Contrary to the what answer above claims:
Architecture-specific extensions can easily be used by a static compiler. Visual Studio, for example, has a SIMD-extension option that can be toggled on and off.
Cache Size is usually the same for processors of a given architecture. Intel, for example, usually has a L1 cache size of 4kB, L2 cache size of 32kB, and L3 cache size of 4MB.
Optimizing for memory size would only be necessary if you are for some reason, writing a massive program that can use over 4GB of memory.
This may actually be an optimization in which using a JIT compiler is actually useful. However, you can create more threads than there are cores, meaning that those threads will use separate cores in CPUs with more cores, and simply be threads in CPUs with fewer cores. I also think it's quite safe to assume that a CPU has 4 cores.
Still, even using multi-core optimizations doesn't make using a JIT compiler useful, because a program's installer can check the number of cores available, and install the appropriate version of the program most optimized for that computer's number of cores.
I do not think that JIT compilation results in better performance than static compilation. You can always create multiple versions of your code that are each optimized for a specific device. The only type of optimization that I can think of that can result in JIT code being faster is when you receive input, and whatever code you use to process it can be optimized in such a way as to make the code faster for the most common case (which the JIT compiler might be able to discover), but slower for the rarer case. Even then, you can perform that optimization (the static compiler, however, would not be able to perform this optimization).

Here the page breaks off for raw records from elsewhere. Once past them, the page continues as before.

### src/source/soc_map_pkg.sv
// SoC address map, Wishbone bus types, reset hold time and interrupt lines
package soc_map_pkg;

	// ------------------------------------------------------------
	// Wishbone bus widths
	// ------------------------------------------------------------
	typedef logic [31:0] wb_addr_t;
	typedef logic [31:0] wb_data_t;
	typedef logic [3:0]  wb_sel_t;

	// Region codes, bit 31 excluded
	// Boot memory at 0x00000000, compared on bits 30..28
	localparam logic [2:0] REGION_BOOT = 3'b000;
	// CSR bridge at 0x60000000, compared on bits 30..29
	localparam logic [1:0] REGION_CSR = 2'b11;

	// Upper address bits that must be zero for a null-pointer hit
	localparam int LOCK_TOP_BITS = 14;

	// Boot memory of 256 words
	localparam int RAM_ADDR_WIDTH = 8;
	typedef logic [RAM_ADDR_WIDTH-1:0] ram_addr_t;

	// Reset hold counter, kept short
	typedef logic [7:0] rst_cnt_t;
	localparam rst_cnt_t RST_HOLD_CYCLES = 8'd200;

	// Interrupt vector layout
	localparam int IRQ_GPIO = 0;
	localparam int IRQ_TIMER = 1;
	localparam int NUM_IRQ = 2;

endpackage

### src/source/soc_csr_pkg.sv
// CSR bus address layout and system controller register map
package soc_csr_pkg;

	// CSR word address is bus address bits 15..2
	typedef logic [13:0] csr_addr_t;
	// Upper four bits pick the bank
	typedef logic [3:0]  csr_bank_t;
	// Lower ten bits pick the register
	typedef logic [9:0]  csr_reg_t;

	localparam csr_bank_t BANK_SYSCTL = 4'd1;
	localparam csr_bank_t BANK_TIMER = 4'd2;

	// GPIO bank
	localparam csr_reg_t REG_GPIO_IN = 10'd0;
	localparam csr_reg_t REG_GPIO_OUT = 10'd1;
	localparam csr_reg_t REG_GPIO_IRQ_EN = 10'd2;
	localparam csr_reg_t REG_BUS_ERR_EN = 10'd3;
	localparam csr_reg_t REG_HARD_RESET = 10'd4;

	// Timer bank
	localparam csr_reg_t REG_TMR_CTRL = 10'd0;
	localparam csr_reg_t REG_TMR_COMPARE = 10'd1;
	localparam csr_reg_t REG_TMR_COUNTER = 10'd2;

	// Timer control bits
	localparam int TMR_CTRL_EN = 0;
	localparam int TMR_CTRL_AUTORELOAD = 1;

	// Board GPIO
	localparam int NUM_BTN = 3;
	localparam int NUM_LED = 2;

endpackage

### src/source/wb_slave_if.sv
// Wishbone slave link between the address decoder and one slave
`timescale 1ns/1ps

interface wb_slave_if;
	import soc_map_pkg::*;

	wb_addr_t adr;
	wb_data_t dat_w;
	wb_data_t dat_r;
	wb_sel_t  sel;
	logic     we;
	logic     cyc;
	logic     stb;
	logic     ack;

	// Decoder side, forwards the master request
	modport decoder (
		output adr, dat_w, sel, we, cyc, stb,
		input  dat_r, ack
	);

	// Slave side
	modport slave (
		input  adr, dat_w, sel, we, cyc, stb,
		output dat_r, ack
	);

endinterface

### src/source/csr_bridge.sv
// Wishbone to CSR bus bridge returning the OR of all bank read data
`timescale 1ns/1ps

module csr_bridge (
	input  logic                   sys_clk,
	input  logic                   sys_rst_i,
	input  soc_map_pkg::wb_data_t  dr_sysctl_i,
	input  soc_map_pkg::wb_data_t  dr_timer_i,
	wb_slave_if.slave              bus_i,
	output soc_csr_pkg::csr_addr_t csr_a_o,
	output logic                   csr_we_o,
	output soc_map_pkg::wb_data_t  csr_dw_o
);
	import soc_map_pkg::*;
	import soc_csr_pkg::*;

	typedef enum logic [1:0] {ST_IDLE, ST_ACCESS, ST_REPLY} state_t;

	state_t    state;
	csr_addr_t acc_adr;
	wb_data_t  rd_or;

	// CSR word address from bus bits 15..2
	assign acc_adr = bus_i.adr[$bits(csr_addr_t)+1:2];

	// ------------------------------------------------------------
	// Access FSM
	// ------------------------------------------------------------
	always_ff @(posedge sys_clk) begin
		if (sys_rst_i) begin
			state <= ST_IDLE;
			csr_a_o <= '0;
			csr_we_o <= 1'b0;
		end else begin
			// Address and strobe live for one cycle only
			csr_a_o <= '0;
			csr_we_o <= 1'b0;
			case (state)
				ST_IDLE: begin
					if (bus_i.cyc && bus_i.stb) begin
						csr_a_o <= acc_adr;
						csr_we_o <= bus_i.we;
						state <= ST_ACCESS;
					end
				end
				// Banks register their read data here
				ST_ACCESS: state <= ST_REPLY;
				// Ack cycle
				ST_REPLY: state <= ST_IDLE;
				default: state <= ST_IDLE;
			endcase
		end
	end

	// Write data captured together with the address
	always_ff @(posedge sys_clk) begin
		if (state == ST_IDLE && bus_i.cyc && bus_i.stb)
			csr_dw_o <= bus_i.dat_w;
	end

	// Non-matching banks drive zero
	assign rd_or = dr_sysctl_i | dr_timer_i;
	assign bus_i.dat_r = rd_or;
	assign bus_i.ack = state == ST_REPLY;

endmodule

### src/flat_wrapper.sv
// flat-port wrapper written by rule: the top's interface ports become plain ports
module csr_bridge_flat import soc_map_pkg::*; import soc_csr_pkg::*;
  (sys_clk, sys_rst_i, dr_sysctl_i, dr_timer_i, csr_a_o, csr_we_o, csr_dw_o, bus_i_adr, bus_i_dat_w, bus_i_sel, bus_i_we, bus_i_cyc, bus_i_stb, bus_i_dat_r, bus_i_ack);
  wb_slave_if bus_i_i ();
  input  logic sys_clk;
  input  logic sys_rst_i;
  input  soc_map_pkg::wb_data_t dr_sysctl_i;
  input  soc_map_pkg::wb_data_t dr_timer_i;
  output soc_csr_pkg::csr_addr_t csr_a_o;
  output logic csr_we_o;
  output soc_map_pkg::wb_data_t csr_dw_o;
  input wire logic [$bits(bus_i_i.adr)-1:0] bus_i_adr;
  input wire logic [$bits(bus_i_i.dat_w)-1:0] bus_i_dat_w;
  input wire logic [$bits(bus_i_i.sel)-1:0] bus_i_sel;
  input wire logic [$bits(bus_i_i.we)-1:0] bus_i_we;
  input wire logic [$bits(bus_i_i.cyc)-1:0] bus_i_cyc;
  input wire logic [$bits(bus_i_i.stb)-1:0] bus_i_stb;
  output wire logic [$bits(bus_i_i.dat_r)-1:0] bus_i_dat_r;
  output wire logic [$bits(bus_i_i.ack)-1:0] bus_i_ack;
  assign bus_i_i.adr = bus_i_adr;
  assign bus_i_i.dat_w = bus_i_dat_w;
  assign bus_i_i.sel = bus_i_sel;
  assign bus_i_i.we = bus_i_we;
  assign bus_i_i.cyc = bus_i_cyc;
  assign bus_i_i.stb = bus_i_stb;
  assign bus_i_dat_r = bus_i_i.dat_r;
  assign bus_i_ack = bus_i_i.ack;
  csr_bridge u_core (.sys_clk(sys_clk), .sys_rst_i(sys_rst_i), .dr_sysctl_i(dr_sysctl_i), .dr_timer_i(dr_timer_i), .bus_i(bus_i_i), .csr_a_o(csr_a_o), .csr_we_o(csr_we_o), .csr_dw_o(csr_dw_o));
endmodule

For example, let's say that you can perform an optimization on a mathematical algorithm that results in an error for values 1-100, but all higher numbers work with this optimization. You notice that values 1-100 can easily be pre-calculated, so you do this:
switch(num) {
case 0: {
//code
}
//...until case 100
}
//main calculation code
However, this is inefficient (assuming the switch statement is not compiled to a jump table), since cases 0-100 are rarely entered, as they be found mentally, without the help of a computer. A JIT might be able to discover that this is more efficient (upon seeing that the values in the range 0-100 are rarely entered):
if(num < 101) {
switch(num) {
/...same as other code above
}
}
//main calculation code
In this version of the code, only 1 if is executed if the most common case instead of an average of 50 ifs in the extremely rare case(if the switch statement is implemented as a series of ifs).